HSP 60 expression in mucocutaneous lesions of Behcet's disease

Background: Heat shock protein (60 kd HSP) has been implicated in the etiology of Behcet's disease, but its expression at sites of inflammation is unknown. Objective: Our aim was to investigate local HSP 60 expression and to quantify T-cell receptor (TCR) gamma delta -positive cells, which are known to respond to HSP peptides. Methods: Patients with active Behcet's disease (n = 21) and controls (n = 18) were included. Flow cytometric analysis was performed on peripheral blood to investigate TCR gamma delta -positive cell counts. Biopsies were performed on active skin lesions, and immunohistochemical analysis was performed by a streptavidin-biotin method using the monoclonal ML-30 antibody; HSP staining intensity and distribution were evaluated in a blinded fashion. immunhistochemical studies were performed to quantify TCR y5-positive cells at lesional sites. Results: Mucocutaneous lesions of patients with Behcet's disease had statistically significantly increased expression of HSP 60/65. Peripheral blood TCR gamma delta -positive cell counts were similar in both groups.

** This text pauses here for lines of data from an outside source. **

Context: an optimization exercise on an open-source flow, tuned for a short achievable clock period and few clock cycles. The choices shown serve that exercise and are no tape-out recipe. Only simulation tests tie the RTL to the original design; equivalence was not proved. No activity file was given, so power comes from the tool's default toggle rates.

==> flow/design.v <==
module e900_core (
    input  wire        clk,
    input  wire        rst,
    input  wire [27:0] limit,
    output reg         mem_req,
    output reg         mem_we,
    output reg  [13:0] mem_addr,
    output reg  [17:0] mem_wdata,
    input  wire        mem_gnt,
    input  wire [17:0] mem_rdata,
    output reg         rdr_req,
    input  wire        rdr_ack,
    input  wire [1:0]  rdr_resp,
    input  wire [7:0]  rdr_byte,
    output reg         out_req,
    output reg         out_tty,
    output reg  [7:0]  out_data,
    input  wire        out_ack,
    input  wire        out_err,
    output reg         tr_valid,
    output reg  [17:0] tr_addr,
    output reg  [17:0] tr_inst,
    output reg  [17:0] tr_a,
    output reg  [17:0] tr_q,
    output reg  [17:0] tr_b,
    output wire        halted,
    output reg  [3:0]  outcome,
    output reg  [17:0] info,
    output wire [17:0] acc,
    output wire [17:0] ext,
    output wire        level4
);
    localparam [3:0] OC_STOP     = 4'd0,
                     OC_ADDR     = 4'd1,
                     OC_TAPECODE = 4'd2,
                     OC_TAPEEND  = 4'd3,
                     OC_SHIFT    = 4'd4,
                     OC_IO       = 4'd5,
                     OC_LIMIT    = 4'd6,
                     OC_OPEN     = 4'd7,
                     OC_DIVZERO  = 4'd8;
    localparam [1:0] RD_BYTE = 2'd0, RD_EOF = 2'd1, RD_OPENFAIL = 2'd2;
    localparam [3:0] S_INIT = 4'd0,     
                     S_RUN  = 4'd1,     
                     S_WB   = 4'd2,     
                     S_CW   = 4'd3,     
                     S_M1   = 4'd4,     
                     S_M2   = 4'd5,     
                     S_D0   = 4'd6,     
                     S_DIV  = 4'd7,     
                     S_DEND = 4'd8,     
                     S_HWB  = 4'd9,     
                     S_HALT = 4'd10;
    reg [3:0]  state;
    reg [17:0] a_reg, q_reg;
    reg        lvl4;
    reg [27:0] budget;
    reg        limit_pend;
    reg [17:0] cw0, cw1, cw6, cw7;
    reg [3:0]  dirty;
    reg [3:0]  qv;
    reg [3:0]  qs;                   
    reg [3:0]  qc;                   
    reg [13:0] qa [0:3];
    reg [17:0] qi [0:3];
    reg [15:0] qm [0:3];
    reg [17:0] fpc;
    reg        infl;                 
    reg        infl_c;               
    reg [13:0] infl_a;
    reg [17:0] infl_d;
    reg [2:0]  init_n;
    reg        init_rv;
    reg [1:0]  init_ri;
    reg        have0;
    reg [3:0]  wb_f;
    reg [15:0] wb_m;
    reg [13:0] cnt_a;
    reg [17:0] cnt_d;
    reg [17:0] mx, my;
    reg        mxneg;
    reg [24:0] pa, pb;
    reg [23:0] pc;
    reg [35:0] dvd;
    reg [17:0] dvs;
    reg [19:0] dvs3;
    reg [17:0] rem;
    reg [3:0]  dcnt;
    reg        dneg;
    assign halted = (state == S_HALT);
    assign acc    = a_reg;
    assign ext    = q_reg;
    assign level4 = lvl4;
    function [17:0] cget(input [1:0] i);
        case (i)
            2'd0: cget = cw0;
            2'd1: cget = cw1;
            2'd2: cget = cw6;
            default: cget = cw7;
        endcase
    endfunction
    function is_cw(input [13:0] ad);
        is_cw = (ad[13:3] == 11'd0) && (ad[2] == ad[1]);
    endfunction
    wire [1:0]  scr_i = {lvl4, 1'b0};
    wire [1:0]  b_i   = {lvl4, 1'b1};
    wire [13:0] scr_loc = lvl4 ? 14'd6 : 14'd0;
    wire [13:0] b_loc   = lvl4 ? 14'd7 : 14'd1;
    wire [17:0] scr_v = lvl4 ? cw6 : cw0;
    wire [17:0] b_v   = lvl4 ? cw7 : cw1;
    wire        hv      = qv[0];
    wire [13:0] h_a     = qa[0];
    wire [17:0] h_i     = qi[0];
    wire [15:0] h_m     = qm[0];
    wire        h_stale = qs[0] & h_i[17];
    wire [3:0]  f       = h_i[16:13];
    wire [12:0] n       = h_m[12:0];
    wire        m_ok    = (h_m[15:14] == 2'b00);
    wire        m_c     = m_ok && is_cw(h_m[13:0]);
    wire [1:0]  m_ci    = {h_m[2], h_m[0]};
    wire [17:0] last_s  = {4'd0, h_a};
    wire [17:0] s_inc   = last_s + 18'd1;
    wire [17:0] cv      = (m_ci == scr_i) ? s_inc : cget(m_ci);
    wire id_act = (state == S_RUN) && !limit_pend && hv && !h_stale;
    wire is_rd = (f == 4'd0) || (f == 4'd1) || (f == 4'd2) || (f == 4'd4) ||
                 (f == 4'd6) || (f == 4'd10) || (f == 4'd12) || (f == 4'd13);
    wire is_st = (f == 4'd3) || (f == 4'd5) || (f == 4'd11);
    wire is_j  = (f == 4'd7) || (f == 4'd8) || (f == 4'd9);
    wire jtake = (f == 4'd8) || (f == 4'd7 && a_reg == 18'd0) || (f == 4'd9 && a_reg[17]);
    wire protect = !lvl4 && (h_m >= 16'd8180) && (h_m <= 16'd8191);
    wire st_skip = (f == 4'd5) && protect;
    wire st_do   = is_st && !st_skip;
    wire rd_port = is_rd && m_ok && !m_c;
    wire st_port = st_do && m_ok && !m_c;
    wire st_cw   = st_do && m_c;
    wire cnt_cw  = (f == 4'd10) && m_c;
    wire [17:0] st_val = (f == 4'd3) ? {1'b0, q_reg[17:1]} :
                         (f == 4'd5) ? a_reg : {5'd0, s_inc[12:0]};
    wire id_port = id_act && (rd_port || st_port);
    wire       io     = (f == 4'd15);
    wire       io_sw  = io && (n == 13'd7168);
    wire       io_rd  = io && (n == 13'd2048);
    wire       io_pu  = io && (n == 13'd6144);
    wire       io_tt  = io && (n == 13'd6148);
    wire [6:0] tty_c  = a_reg[6:0];
    wire       tty_ok = (tty_c == 7'd10) || (tty_c >= 7'd32 && tty_c <= 7'd122);
    wire       rdr_need = id_act && io_rd;
    wire       out_need = id_act && (io_pu || (io_tt && tty_ok));
    wire go = id_act && (!id_port || mem_gnt) && (!rdr_need || rdr_ack) &&
              (!out_need || out_ack);
    wire        lsw    = io_sw && !lvl4;
    wire        jmp    = is_j && jtake;
    wire        scr_wr = (st_cw || cnt_cw) && (m_ci == scr_i);
    wire [17:0] cw_val = cnt_cw ? (cv + 18'd1) : st_val;
    wire        redir  = jmp || scr_wr || lsw;
    wire [17:0] new_scr = jmp ? {2'b00, h_m} : lsw ? cw6 : scr_wr ? cw_val : s_inc;
    wire        stop   = redir && (new_scr == last_s);
    wire        shl  = (n[12:11] == 2'b00);
    wire        shr  = (n[12:11] == 2'b11);
    wire [5:0]  sh_l = ((n[12:6] != 7'd0) || (n[5:0] >= 6'd36)) ? 6'd36 : n[5:0];
    wire [5:0]  sh_r = (n <= 13'd8156) ? 6'd36 : (6'd0 - n[5:0]);
    wire [35:0] aq   = {a_reg, q_reg};
    wire [35:0] aq_l = aq << sh_l;
    wire [35:0] aq_r = $signed(aq) >>> sh_r;
    wire id_err = ((is_rd || st_do) && !m_ok) ||
                  ((f == 4'd14) && !shl && !shr) ||
                  (io && !io_sw && !io_rd && !io_pu && !io_tt) ||
                  (io_rd && (rdr_resp != RD_BYTE || rdr_byte[7])) ||
                  (io_pu && out_err) ||
                  ((f == 4'd13) && m_c && (cv == 18'd0));
    function qhit(input [13:0] ad);
        integer k;
        begin
            qhit = infl && (infl_a == ad);
            for (k = 0; k < 4; k = k + 1)
                if (qv[k] && qa[k] == ad) qhit = 1'b1;
        end
    endfunction
    wire any_qc = |(qv & qc) || (infl && is_cw(infl_a));
    wire id_hit = qhit(scr_loc) ||
                  ((st_do || cnt_cw) && m_ok && qhit(h_m[13:0])) ||
                  ((f == 4'd0) && m_c && qhit(b_loc));
    wire id_flush = go && (redir || id_hit);
    wire wb_flush = (state == S_WB) && (wb_f == 4'd0) && qhit(b_loc);
    wire cw_flush = (state == S_CW) && mem_gnt && qhit(cnt_a);
    wire flush    = id_flush || wb_flush || cw_flush;
    wire fl_pre = (id_act && (redir || st_do || ((f == 4'd10 || f == 4'd0) && m_c) || any_qc)) ||
                  ((state == S_WB) && (wb_f == 4'd0) && any_qc) ||
                  (state == S_CW);
    wire [2:0] qcnt = {2'b00, qv[0]} + {2'b00, qv[1]} + {2'b00, qv[2]} + {2'b00, qv[3]};
    wire       room = (qcnt + {2'b00, infl}) < 3'd4;
    wire       f_ok = (fpc[17:14] == 4'd0);
    wire       f_cw = is_cw(fpc[13:0]);
    wire       f_st = (state == S_RUN) || (state == S_WB) || (state == S_M1) ||
                      (state == S_M2) || (state == S_D0) || (state == S_DIV) ||
                      (state == S_DEND) || (state == S_INIT && init_n == 3'd4 && have0);
    wire exec_port = (state == S_INIT && init_n != 3'd4) || (state == S_CW) ||
                     (state == S_HWB) || id_port;
    wire [15:0] rf_t = jmp ? h_m : cw6[15:0];
    wire rf = id_act && (jmp || lsw) && (jmp ? m_ok : (cw6[17:14] == 4'd0)) &&
              !is_cw(rf_t[13:0]);
    wire sf = f_st && !fl_pre && !exec_port && f_ok && !f_cw && room;
    wire cf = f_st && (state != S_INIT) && !id_act && !fl_pre &&
              !((state == S_WB) && (wb_f == 4'd0)) && f_ok && f_cw && room;
    wire [17:0] in_i = infl_c ? infl_d : mem_rdata;
    wire [15:0] in_a = {2'b00, infl_a[13], in_i[12:0]};
    wire [15:0] in_m = in_i[17] ? (in_a + b_v[15:0]) : in_a;
    wire        enq  = infl && !flush;
    wire b_chg = (go && ((f == 4'd0 && m_c) || ((st_cw || cnt_cw) && m_ci[0]) || lsw)) ||
                 ((state == S_WB) && (wb_f == 4'd0));
    wire [1:0] hsel = !dirty[0] ? (!dirty[1] ? (!dirty[2] ? 2'd3 : 2'd2) : 2'd1) : 2'd0;
    wire [3:0] hone = 4'b0001 << hsel;
    always @(*) begin
        mem_req   = 1'b0;
        mem_we    = 1'b0;
        mem_addr  = fpc[13:0];
        mem_wdata = st_val;
        if (state == S_INIT && init_n != 3'd4) begin
            mem_req  = 1'b1;
            mem_addr = {11'd0, init_n[1], init_n[1], init_n[0]};
        end else if (state == S_HWB) begin
            mem_req   = |dirty;
            mem_we    = 1'b1;
            mem_addr  = {11'd0, hsel[1], hsel[1], hsel[0]};
            mem_wdata = cget(hsel);
        end else if (state == S_CW) begin
            mem_req   = 1'b1;
            mem_we    = 1'b1;
            mem_addr  = cnt_a;
            mem_wdata = cnt_d;
        end else if (id_port) begin
            mem_req  = 1'b1;
            mem_we   = st_port;
            mem_addr = h_m[13:0];
        end else if (rf) begin
            mem_req  = 1'b1;
            mem_addr = rf_t[13:0];
        end else if (sf) begin
            mem_req  = 1'b1;
        end
    end
    always @(*) begin
        rdr_req  = rdr_need;
        out_req  = out_need;
        out_tty  = io_tt;
        out_data = io_tt ? {1'b0, tty_c} : a_reg[7:0];
    end
    function [19:0] r4(input [17:0] r, input [1:0] b, input [17:0] d, input [19:0] d3);
        reg [19:0] x, d1, d2, y;
        reg [1:0]  q;
        begin
            x  = {r, b};
            d1 = {2'b00, d};
            d2 = {1'b0, d, 1'b0};
            if (x >= d3)      begin q = 2'd3; y = x - d3; end
            else if (x >= d2) begin q = 2'd2; y = x - d2; end
            else if (x >= d1) begin q = 2'd1; y = x - d1; end
            else              begin q = 2'd0; y = x;      end
            r4 = {q, y[17:0]};
        end
    endfunction
    wire [19:0] st1 = r4(rem, dvd[35:34], dvs, dvs3);
    wire [19:0] st2 = r4(st1[17:0], dvd[33:32], dvs, dvs3);
    reg [3:0] skip;
    integer sk;
    always @(*) begin
        skip = 4'd0;
        for (sk = 1; sk <= 9; sk = sk + 1)
            if ((dvd >> (36 - 4 * sk)) < {18'd0, dvs}) skip = sk[3:0];
    end
    wire [35:0] dvd_top = dvd >> (36 - 4 * skip);
    wire [17:0] quo_mag = dvd[17:0];
    wire [17:0] quo     = dneg ? ((18'd0 - quo_mag) - ((rem != 18'd0) ? 18'd1 : 18'd0))
                               : quo_mag;
    wire [35:0] p_sum = {{11{pa[24]}}, pa} + {{5{pb[24]}}, pb, 6'd0} + {pc, 12'd0};
    task halt_with(input [3:0] code, input [17:0] why);
        begin
            outcome <= code;
            info    <= why;
            state   <= S_HWB;
        end
    endtask
    task cset(input [1:0] i, input [17:0] v);
        begin
            case (i)
                2'd0: cw0 <= v;
                2'd1: cw1 <= v;
                2'd2: cw6 <= v;
                default: cw7 <= v;
            endcase
            dirty[i] <= 1'b1;
        end
    endtask
    task div_start(input [17:0] d);
        begin
            dvd  <= a_reg[17] ? (36'd0 - aq) : aq;
            dvs  <= d[17] ? (18'd0 - d) : d;
            dneg <= a_reg[17] ^ d[17];
            state <= S_D0;
        end
    endtask
    integer i;
    reg [2:0] pos;
    always @(posedge clk) begin
        if (rst) begin
            state      <= S_INIT;
            lvl4       <= 1'b0;
            a_reg      <= 18'd0;
            q_reg      <= 18'd0;
            budget     <= limit;
            limit_pend <= 1'b0;
            outcome    <= 4'd0;
            info       <= 18'd0;
            dirty      <= 4'd0;
            qv         <= 4'd0;
            infl       <= 1'b0;
            init_n     <= 3'd0;
            init_rv    <= 1'b0;
            have0      <= 1'b0;
            tr_valid   <= 1'b0;
        end else begin
            tr_valid <= 1'b0;
            pos = qcnt - {2'b00, go};
            for (i = 0; i < 4; i = i + 1) begin
                if (flush) begin
                    qv[i] <= 1'b0;
                end else if (go ? (i < 3 && qv[i + 1]) : qv[i]) begin
                    qv[i] <= 1'b1;
                    qa[i] <= go ? qa[i + 1] : qa[i];
                    qi[i] <= go ? qi[i + 1] : qi[i];
                    qm[i] <= go ? qm[i + 1] : qm[i];
                    qc[i] <= go ? qc[i + 1] : qc[i];
                    qs[i] <= (go ? qs[i + 1] : qs[i]) | b_chg;
                end else if (enq && pos == i) begin
                    qv[i] <= 1'b1;
                    qa[i] <= infl_a;
                    qi[i] <= in_i;
                    qm[i] <= in_m;
                    qc[i] <= is_cw(infl_a);
                    qs[i] <= b_chg;
                end else begin
                    qv[i] <= 1'b0;
                end
            end
            if (state == S_RUN && !limit_pend && hv && h_stale && !flush) begin
                qm[0] <= {2'b00, h_a[13], h_i[12:0]} + b_v[15:0];
                qs[0] <= 1'b0;
            end
            if (flush) begin
                infl   <= rf && mem_gnt;
                infl_c <= 1'b0;
                infl_a <= rf_t[13:0];
                fpc    <= (rf && mem_gnt) ? ({2'b00, rf_t} + 18'd1) :
                          id_flush ? new_scr : scr_v;
            end else begin
                infl   <= (sf && mem_gnt) || cf;
                infl_c <= cf;
                infl_a <= fpc[13:0];
                infl_d <= cget({fpc[2], fpc[0]});
                if ((sf && mem_gnt) || cf) fpc <= fpc + 18'd1;
            end
            case (state)
            S_INIT: begin
                if (init_n != 3'd4 && mem_gnt) init_n <= init_n + 3'd1;
                init_rv <= (init_n != 3'd4) && mem_gnt;
                init_ri <= init_n[1:0];
                if (init_rv) begin
                    case (init_ri)
                        2'd0: cw0 <= mem_rdata;
                        2'd1: cw1 <= mem_rdata;
                        2'd2: cw6 <= mem_rdata;
                        default: cw7 <= mem_rdata;
                    endcase
                    if (init_ri == 2'd0) begin
                        fpc   <= mem_rdata;
                        have0 <= 1'b1;
                    end
                    if (init_ri == 2'd3) state <= S_RUN;
                end
            end
            S_RUN: begin
                if (limit_pend) begin
                    halt_with(OC_LIMIT, 18'd0);
                end else if (!hv && !infl && scr_v[17:14] != 4'd0) begin
                    cset(scr_i, scr_v + 18'd1);
                    halt_with(OC_ADDR, scr_v);
                end else if (go) begin
                    tr_valid <= 1'b1;
                    tr_addr  <= last_s;
                    tr_inst  <= h_i;
                    tr_a     <= a_reg;
                    tr_q     <= q_reg;
                    tr_b     <= b_v;
                    cset(scr_i, s_inc);
                    case (f)
                    4'd0, 4'd1, 4'd2, 4'd4, 4'd6, 4'd10, 4'd12, 4'd13: begin
                        if (!m_ok) begin
                            halt_with(OC_ADDR, {2'b00, h_m});
                        end else if (!m_c) begin
                            wb_f  <= f;
                            wb_m  <= h_m;
                            state <= S_WB;
                        end else begin
                            case (f)
                            4'd0: begin q_reg <= cv; cset(b_i, cv); end
                            4'd1: a_reg <= a_reg + cv;
                            4'd2: begin a_reg <= cv - a_reg; q_reg <= {2'b00, h_m}; end
                            4'd4: a_reg <= cv;
                            4'd6: a_reg <= a_reg & cv;
                            4'd10: cset(m_ci, cv + 18'd1);
                            4'd12: begin mx <= a_reg; my <= cv; state <= S_M1; end
                            default: begin
                                if (cv == 18'd0) halt_with(OC_DIVZERO, {2'b00, h_m});
                                else div_start(cv);
                            end
                            endcase
                        end
                    end
                    4'd3, 4'd5, 4'd11: begin
                        if (f == 4'd11) q_reg <= {s_inc[17:13], 13'd0};
                        if (st_do) begin
                            if (!m_ok) halt_with(OC_ADDR, {2'b00, h_m});
                            else if (m_c) cset(m_ci, st_val);
                        end
                    end
                    4'd7, 4'd8, 4'd9: begin
                        if (jtake) cset(scr_i, {2'b00, h_m});
                    end
                    4'd14: begin
                        if (shl) begin
                            a_reg <= aq_l[35:18];
                            q_reg <= aq_l[17:0];
                        end else if (shr) begin
                            a_reg <= aq_r[35:18];
                            q_reg <= aq_r[17:0];
                        end else begin
                            halt_with(OC_SHIFT, {5'd0, n});
                        end
                    end
                    default: begin
                        if (io_sw) begin
                            lvl4 <= 1'b1;
                        end else if (io_rd) begin
                            if (rdr_resp == RD_OPENFAIL)
                                halt_with(OC_OPEN, 18'd0);
                            else if (rdr_resp != RD_BYTE)
                                halt_with(OC_TAPEEND, 18'd0);
                            else if (rdr_byte[7])
                                halt_with(OC_TAPECODE, {10'd0, rdr_byte});
                            else
                                a_reg <= {a_reg[10:0], rdr_byte[6:0]};
                        end else if (io_pu) begin
                            if (out_err) halt_with(OC_OPEN, 18'd1);
                        end else if (!io_tt) begin
                            halt_with(OC_IO, {5'd0, n});
                        end
                    end
                    endcase
                    if (!id_err) begin
                        if (stop) begin
                            halt_with(OC_STOP, last_s);
                        end else begin
                            budget <= budget - 28'd1;
                            if (budget == 28'd1) limit_pend <= 1'b1;
                        end
                    end
                end
            end
            S_WB: begin
                case (wb_f)
                4'd0: begin q_reg <= mem_rdata; cset(b_i, mem_rdata); state <= S_RUN; end
                4'd1: begin a_reg <= a_reg + mem_rdata; state <= S_RUN; end
                4'd2: begin a_reg <= mem_rdata - a_reg; q_reg <= {2'b00, wb_m}; state <= S_RUN; end
                4'd4: begin a_reg <= mem_rdata; state <= S_RUN; end
                4'd6: begin a_reg <= a_reg & mem_rdata; state <= S_RUN; end
                4'd10: begin
                    cnt_a <= wb_m[13:0];
                    cnt_d <= mem_rdata + 18'd1;
                    state <= S_CW;
                end
                4'd12: begin mx <= a_reg; my <= mem_rdata; state <= S_M1; end
                default: begin
                    if (mem_rdata == 18'd0) halt_with(OC_DIVZERO, {2'b00, wb_m});
                    else div_start(mem_rdata);
                end
                endcase
            end
            S_CW: begin
                if (mem_gnt) state <= S_RUN;
            end
            S_M1: begin
                mxneg <= mx[17];
                pa <= $signed(mx) * $signed({1'b0, my[5:0]});
                pb <= $signed(mx) * $signed({1'b0, my[11:6]});
                pc <= $signed(mx) * $signed(my[17:12]);
                state <= S_M2;
            end
            S_M2: begin
                a_reg <= p_sum[34:17];
                q_reg <= {p_sum[16:0], mxneg};
                state <= S_RUN;
            end
            S_D0: begin
                dvs3 <= {2'b00, dvs} + {1'b0, dvs, 1'b0};
                rem  <= dvd_top[17:0];
                dvd  <= dvd << (4 * skip);
                dcnt <= 4'd9 - skip;
                state <= (skip == 4'd9) ? S_DEND : S_DIV;
            end
            S_DIV: begin
                rem  <= st2[17:0];
                dvd  <= {dvd[31:0], st1[19:18], st2[19:18]};
                dcnt <= dcnt - 4'd1;
                if (dcnt == 4'd1) state <= S_DEND;
            end
            S_DEND: begin
                a_reg <= quo | 18'd1;
                q_reg <= quo & 18'o777776;
                state <= S_RUN;
            end
            S_HWB: begin
                if (dirty == 4'd0) begin
                    state <= S_HALT;
                end else if (mem_gnt) begin
                    dirty[hsel] <= 1'b0;
                    if ((dirty & ~hone) == 4'd0) state <= S_HALT;
                end
            end
            default: ;
            endcase
        end
    end
endmodule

However, lesional skin of patients with Behcet's disease had significantly increased gamma delta -positive T-cell counts. Conclusion: Up-regulation of HSP expression was found at lesional skin sites in Behcet's disease. The increased number of TCR gamma delta -positive cells, which are known to respond to HSP peptides, may support the function of HSPs in the etiology of Behcet's disease. However, these findings may also be an epiphenomenon that needs to be further investigated.